高2男子生徒による祖父母殺害事件と無差別的な破壊衝動

祖父母に対する憎悪の鬱積のような理由もなく、高校生活が上手くいかないストレスを解消するため、祖父母を殺害したという動機は理解しがたい。「誰でも良かった」と供述しているようだが、ストレスからくる破壊衝動の発散方法の異常性か。

祖母殺害容疑で高2男子生徒を逮捕 「誰でもよかった」

反抗期にある思春期の子供が、親(祖父母)から勉学・進路・異性交遊などについて毎日うるさく言われて、それに耐えられず家庭内暴力を振るうようになるという事例はありふれたものとしてある。しかし『殺害そのものを目的とした家庭内暴力』はよほど激しい虐待・支配・侮辱の持続でもない限りは起こりにくいものだ。

この事件は、殺した祖父母と同居していたわけではないから、日常的に祖父母から気に入らないことを言われ恨みを溜め込んだケースにも当てはまらない。『祖父母に恨みはなかったの加害者少年の供述』を額面通り信じられるかの問題もあるが、学校のストレスだけから祖父母殺害は普通は(特に良好な関係なら)考えられないが。

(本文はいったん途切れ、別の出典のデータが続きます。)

<file path="src/design/sapc_pkg.sv">
package sapc_pkg;
  localparam int          SLOT_W        = 4;
  localparam int          NSLOT         = 16;
  localparam int          WORD_W        = 16;
  localparam int          ADDR_W        = 12;
  localparam logic [11:0] POLICY_BASE   = 12'h014;
  localparam logic [11:0] WORD_STRIDE   = 12'h004;
  localparam logic [11:0] LOCK_OFFS     = 12'h060;
  localparam logic [11:0] STATUS_OFFS   = 12'h064;
  localparam logic [15:0] POLICY_RESET  = 16'h0000;
  localparam logic [7:0]  LOCK_OPEN     = 8'h55;
  localparam logic [7:0]  LOCK_SHUT     = 8'h00;
  localparam int          RDKEY_LSB     = 0;
  localparam int          VERIFY_BIT    = 4;
  localparam int          LIMITED_BIT   = 5;
  localparam int          CIPHER_BIT    = 6;
  localparam int          SECRET_BIT    = 7;
  localparam int          WKEY_LSB      = 8;
  localparam int          WPOL_LSB      = 12;
  localparam logic [3:0]  LIMIT_IGN_LO  = 4'h8;
  localparam logic [3:0]  LIMIT_IGN_HI  = 4'hE;
  localparam logic [1:0]  AXI_OKAY      = 2'h0;
  localparam logic [1:0]  AXI_SLVERR    = 2'h2;
  typedef enum logic [2:0] {
    CMD_READ       = 3'h0,
    CMD_WRITE      = 3'h1,
    CMD_DERIVE     = 3'h3,
    CMD_MAC_VERIFY = 3'h2,
    CMD_DIGEST     = 3'h6,
    CMD_CRYPTO     = 3'h7
  } sapc_cmd_t;
endpackage

</file>
<file path="src/design/sapc_axil.sv">
`timescale 1ns/1ns
module sapc_axil #(
  parameter int AW = 12
) (
  input  wire logic          aclk,           // clock
  input  wire logic          aresetn,        // sync reset, low
  input  wire logic          ce,             // clock enable
  input  wire logic [AW-1:0] s_axi_awaddr,   // write address
  input  wire logic          s_axi_awvalid,  // write address valid
  output logic               s_axi_awready,  // write address ready
  input  wire logic [31:0]   s_axi_wdata,    // write data
  input  wire logic [3:0]    s_axi_wstrb,    // byte strobes
  input  wire logic          s_axi_wvalid,   // write data valid
  output logic               s_axi_wready,   // write data ready
  output logic [1:0]         s_axi_bresp,    // write response
  output logic               s_axi_bvalid,   // write response valid
  input  wire logic          s_axi_bready,   // write response ready
  input  wire logic [AW-1:0] s_axi_araddr,   // read address
  input  wire logic          s_axi_arvalid,  // read address valid
  output logic               s_axi_arready,  // read address ready
  output logic [31:0]        s_axi_rdata,    // read data
  output logic [1:0]         s_axi_rresp,    // read response
  output logic               s_axi_rvalid,   // read data valid
  input  wire logic          s_axi_rready,   // read data ready
  output logic               wr_en,          // register write pulse
  output logic [AW-1:0]      wr_addr,        // register write address
  output logic [31:0]        wr_data,        // register write data
  output logic [3:0]         wr_strb,        // register write strobes
  input  wire logic          wr_err,         // write refused
  output logic [AW-1:0]      rd_addr,        // register read address
  input  wire logic [31:0]   rd_data,        // register read data
  input  wire logic          rd_err          // read refused
);
  import sapc_pkg::*;
  logic          aw_hold_reg;
  logic          w_hold_reg;
  logic [AW-1:0] awaddr_reg;
  logic [31:0]   wdata_reg;
  logic [3:0]    wstrb_reg;
  logic          aw_have;
  logic          w_have;

  assign s_axi_awready = ce && !aw_hold_reg && !s_axi_bvalid;
  assign s_axi_wready  = ce && !w_hold_reg && !s_axi_bvalid;
  assign s_axi_arready = ce && !s_axi_rvalid;
  assign aw_have = aw_hold_reg || (s_axi_awvalid && s_axi_awready);
  assign w_have  = w_hold_reg || (s_axi_wvalid && s_axi_wready);
  assign wr_en   = ce && aw_have && w_have && !s_axi_bvalid;
  assign wr_addr = aw_hold_reg ? awaddr_reg : s_axi_awaddr;
  assign wr_data = w_hold_reg ? wdata_reg : s_axi_wdata;
  assign wr_strb = w_hold_reg ? wstrb_reg : s_axi_wstrb;
  assign rd_addr = s_axi_araddr;

  // address and data may arrive in either order; hold whichever came first
  always_ff @(posedge aclk) begin
    if (!aresetn) begin
      aw_hold_reg <= 1'b0;
      w_hold_reg  <= 1'b0;
      awaddr_reg  <= '0;
      wdata_reg   <= '0;
      wstrb_reg   <= '0;
    end else if (ce) begin
      if (wr_en) begin
        aw_hold_reg <= 1'b0;
        w_hold_reg  <= 1'b0;
      end else begin
        if (s_axi_awvalid && s_axi_awready) begin
          aw_hold_reg <= 1'b1;
          awaddr_reg  <= s_axi_awaddr;
        end
        if (s_axi_wvalid && s_axi_wready) begin
          w_hold_reg <= 1'b1;
          wdata_reg  <= s_axi_wdata;
          wstrb_reg  <= s_axi_wstrb;
        end
      end
    end
  end

  always_ff @(posedge aclk) begin
    if (!aresetn) begin
      s_axi_bvalid <= 1'b0;
      s_axi_bresp  <= AXI_OKAY;
    end else if (ce) begin
      if (wr_en) begin
        s_axi_bvalid <= 1'b1;
        s_axi_bresp  <= wr_err ? AXI_SLVERR : AXI_OKAY;
      end else if (s_axi_bready) begin
        s_axi_bvalid <= 1'b0;
      end
    end
  end

  always_ff @(posedge aclk) begin
    if (!aresetn) begin
      s_axi_rvalid <= 1'b0;
      s_axi_rdata  <= '0;
      s_axi_rresp  <= AXI_OKAY;
    end else if (ce) begin
      if (s_axi_arvalid && s_axi_arready) begin
        s_axi_rvalid <= 1'b1;
        s_axi_rdata  <= rd_data;
        s_axi_rresp  <= rd_err ? AXI_SLVERR : AXI_OKAY;
      end else if (s_axi_rready) begin
        s_axi_rvalid <= 1'b0;
      end
    end
  end
endmodule

</file>
<file path="config.mk">
export PLATFORM = sky130hd
export DESIGN_NAME = sapc_axil
export DESIGN_NICKNAME = d
export VERILOG_FILES = /design/src/design/sapc_pkg.sv /design/src/design/sapc_axil.sv
export SDC_FILE = /design/constraint.sdc
export NUM_CORES = 1
export LEC_CHECK = 0
export BUFFER_PORTS_ARGS = -buffer_cell sky130_fd_sc_hd__buf_4
export CAP_MARGIN = 15
export CORE_ASPECT_RATIO = 1.4
export CORE_MARGIN = 1
export CORE_UTILIZATION = 40
export DETAILED_ROUTE_END_ITERATION = 10
export PLACE_DENSITY = 0.7
export SKIP_CTS_REPAIR_TIMING = 1
export SLEW_MARGIN = 20
export SYNTH_ARGS = -nofsm -noshare
export SYNTH_HDL_FRONTEND = slang
export SYNTH_SLANG_ARGS = --single-unit
</file>
<file path="constraint.sdc">
create_clock -name aclk -period 3.5 [get_ports aclk]
set_clock_uncertainty 0.05 [all_clocks]
set_input_delay 0.7 -clock aclk [delete_from_list [all_inputs] [get_ports aclk]]
set_output_delay 0.7 -clock aclk [all_outputs]
set_load 0.02 [all_outputs]
</file>
[Word-level counts from Yosys, hierarchy flattened]
Cells that the tools add are included.
Storage, ports and cells
  output and inout bits: 102
  logic and storage cells: 53
  register bits after elaboration: 88
Operators by class
  mux-type cells: 13
  reductions and logical operators: 29
  bitwise logic cells: 1
Operators with widths (number)
  2-to-1 mux 32 bit: 1
  2-to-1 mux 12 bit: 1
  AND reduction 2 bit: 6
  logical AND 1 bit: 11
  2-to-1 mux 1 bit: 8
  nonzero test 2 bit: 4
  AND reduction 3 bit: 2
  zero test 1 bit: 4
  2-to-1 mux 2 bit: 2
  2-to-1 mux 4 bit: 1
  logical OR 1 bit: 2
  inverter 1 bit: 1

[Logic depth before layout (Yosys ltp)]
  depth after elaboration: 10
  mapped depth: 6
  mapped depth without buffers: 3

[Worst setup path after synthesis]
Ideal clock, no wire load.
  path type: reg-to-output
  start: register w_hold_reg
  end: output port wr_data[24]
  stages on the path, launching flop included: 4
  buffers on the path: 2
  slack: 1.299 ns
  arrival: 1.451 ns
  cells stage by stage: dfxtp_1 buf_1 buf_1 mux2_2
On the way
  word-level cells in the longest chain between the ends: 1
Ends and longest elaborated chain
  start: declaration: line sapc_axil.sv:36  | logic w_hold_reg;
  start signal: assignment: line sapc_axil.sv:58  | w_hold_reg <= 1'b0;
  start signal: assignment: line sapc_axil.sv:65  | w_hold_reg <= 1'b0;
  start signal: assignment: line sapc_axil.sv:72  | w_hold_reg <= 1'b1;
  2-to-1 mux 32 bit: line sapc_axil.sv:50  | assign wr_data = w_hold_reg ? wdata_reg : s_axi_wdata;
  end: declaration: line sapc_axil.sv:27  | output logic [31:0] wr_data,
No other way between the ends.

[Worst setup path in the final report]
  start: register w_hold_reg
  end: output port wr_en
On the way
  word-level cells in the longest chain between the ends: 7
Ends and longest elaborated chain
  zero test 1 bit: line sapc_axil.sv:44  | assign s_axi_wready = ce && !w_hold_reg && !s_axi_bvalid;
  logical AND 1 bit (2 in series): line sapc_axil.sv:44
  logical AND 1 bit: line sapc_axil.sv:47  | assign w_have = w_hold_reg || (s_axi_wvalid && s_axi_wready);
  logical OR 1 bit *: line sapc_axil.sv:47
  logical AND 1 bit * (2 in series): line sapc_axil.sv:48  | assign wr_en = ce && aw_have && w_have && !s_axi_bvalid;
  end: declaration: line sapc_axil.sv:25  | output logic wr_en,
Mark *: on every way between the ends. The rest lies on a longest branch, timed or not.

==> qor.yml <==
status: "completed"
timing.final.hold_violations: 0
start_kind: "flop"
die_width_um: 87.2
vias: 3520
tightest_slew_ps: 931
grt_pass1_wl_um: 15800
globalRouteMet2Util: 0.343
placed_area_um2: 5330
root_buffer: "clkbuf_16"
design_area_um2: 5690
slew_viol_final: 0
gp_congestion: 0.728
postSynthCellCount: 449
required_ps: 2750
place_ws_ps: 1100
crit_type: "reg -> out"
dp.cells: 721
viasPerCell: 4.78
seqPwrFrac: 0.398
p_int_mw: 2.00
synthTopCellsByArea: "dfxtp_1 42%, nand2_1 15%, mux2_2 13%, mux2i_1 12%, a21boi_0 6.3%"
ys_ff_latch: 86
avgSynthCellArea_um2: 9.04
first_pass_iters: 4
worst-path-max-fanout: 40
critPathCaptureType: "output pin"
layout_setup_ws_ps: 779
post-route-min-period_ps: 2720
insertion_delay_ps: 330
ios: 204
tritoncts: "built"
areaGrowthSynthToFinish_pct: 40.2
syn_area_um2: 4060
grt_use_met1: 0.206
cts_sinks: 86
cts_buffer_depth: 2
first_global_vias: 3393
p_comb_frac: 0.181
fmaxAchievable_mhz: 367
p_clk_frac: 0.420
path_clk_slew_ps: 60
final_common_cell: "buf_4"
core_um2: 9900
drv_cap: 0
drt_wl_total_um: 9970
yosysSeqAreaShare: 0.424
hp-class: "reg -> reg"
antenna_found_initial: 0
p_switching_uw: 651
busiest_layer: "met2"
hpwl_um: 7190
die_height_um: 121
fin_util: 0.575
worstHoldPathCells: 2
reg2reg_depth: 4
numPortBuffers: 177
fin_nets: 699
yosys_warnings: 0
period_share: 0.777
grt_overflow: 0
synth.distinct_cells: 23
yosysTopAreaCellShare: 0.424
start_util: 0.410
max_slew_margin: 0.379
critical_path_arrival_ps: 1970
grtUsageTotal: 0.193
htree_levels: 3
swShare: 0.245
setup_violations: 0
timing.hold.ws_ps: 405
grt_use_met3: 0.0646
layout-drive-gt1-share: 0.417
n_fill_cell: 954
fin_cells: 737
post-route-drc-count: 0
drtIter0Drc: 82
layout_common_cells: "182 x buf_4, 165 x nand2_1, 85 x dfxtp_1"
diodes: 0
finalPower_mw: 2.65
tns_ps: 0
synth_top_area_cell: "dfxtp_1"
cts_buffers: 9
rows: 43
grt_max_degree: 80
cellPowerDensity_nw_per_um2: 466
ir_drop_uv: 322
p_leak_nw: 2.43
rsz0062_at_grt: "no"
drt-wirelength-per-cell_um: 13.5
dieArea_um2: 10600
ant_nets: 0
power groups by stage:
stage	clock network, mW	logic (mW)	registers [mW]
detailed placement	0	0.485	1.08
CTS	1.14	0.486	1.06
floorplan	0	0.281	1.08
global route	1.19	0.516	1.06
finish	1.12	0.480	1.06
global placement	0	0.478	1.08
final timing paths:
| check | slack (ps) | end | from |
|---|---|---|---|
| worst min register to register | 400 | wdata_reg[10]$_SDFFE_PN0P_ | wdata_reg[10]$_SDFFE_PN0P_ |
| worst max register to register | 1240 | wdata_reg[24]$_SDFFE_PN0P_ | w_hold_reg$_SDFFE_PN0P_ |
| worst min-delay path | 400 | wdata_reg[10]$_SDFFE_PN0P_ | wdata_reg[10]$_SDFFE_PN0P_ |
| worst max-delay path | 780 | wr_en | w_hold_reg$_SDFFE_PN0P_ |
critical path, cell delays in order, from the launching register on:
cell	delay, ps
dfxtp_2	940
o22ai_1	160
nor2_1	330
buf_4	210
cell usage after synthesis:
cell and number:
a21oi_1 3, nor2b_1 3, buf_6 2, buf_4 14, nor3b_2 2, a21boi_0 34
nand3b_1 1, conb_1 1, mux2_2 48, and3b_1 1, nor3b_1 2, clkbuf_1 22
buf_1 5, or4b_4 1, mux2i_1 49, o22ai_1 1, nor2_1 3, nand2b_1 1
buf_2 1, dfxtp_1 86, buf_12 3, nand2_1 165, o21a_1 1
layout make-up:
type / instances / area, um^2 / share of cell area
clock inverter: 5 / 105 / 0.0185
tap: 135 / 169 / 0.0297
clock buffer: 11 / 253 / 0.0444
multi-input combinational: 317 / 2050 / 0.361
sequential: 86 / 1720 / 0.303
timing repair buffer: 183 / 1390 / 0.244
layer usage:
layer / up-vias / wire length, um
met5: - / 0
met4: 0 / 227
met1: 1621 / 3820
li1: 1756 / -
met2: 123 / 5180
met3: 20 / 751
cells by family (layout without fill, tap and decap cells):
kind of cell / count (synthesis) / in the layout / synth area share
compound gates: 39 / 39 / 0.0700
mux: 97 / 97 / 0.254
buf+inv: 47 / 199 / 0.0724
simple gates: 179 / 179 / 0.179
other cells: 1 / 2 / 0.000924
flops: 86 / 86 / 0.424
Note: power is estimated with default switching activity, not from simulation.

間接的自殺(自分で死ねない身勝手な加害者の死刑要求)の要素もある無差別的な通り魔事件であれば、『誰でも良かった』という動機がそのまま真意であることもあるが、親族を狙った事件で『誰でも良かった』は珍しい。セルフコントロールやストレス対処、行動の影響の想像力も精神的な発達課題として重要なものであるし、供述通りに「無差別事件」であるなら自分自身の怒りや欲求不満を責任転嫁しないだけの性格・精神の成熟が必要だったのだろう。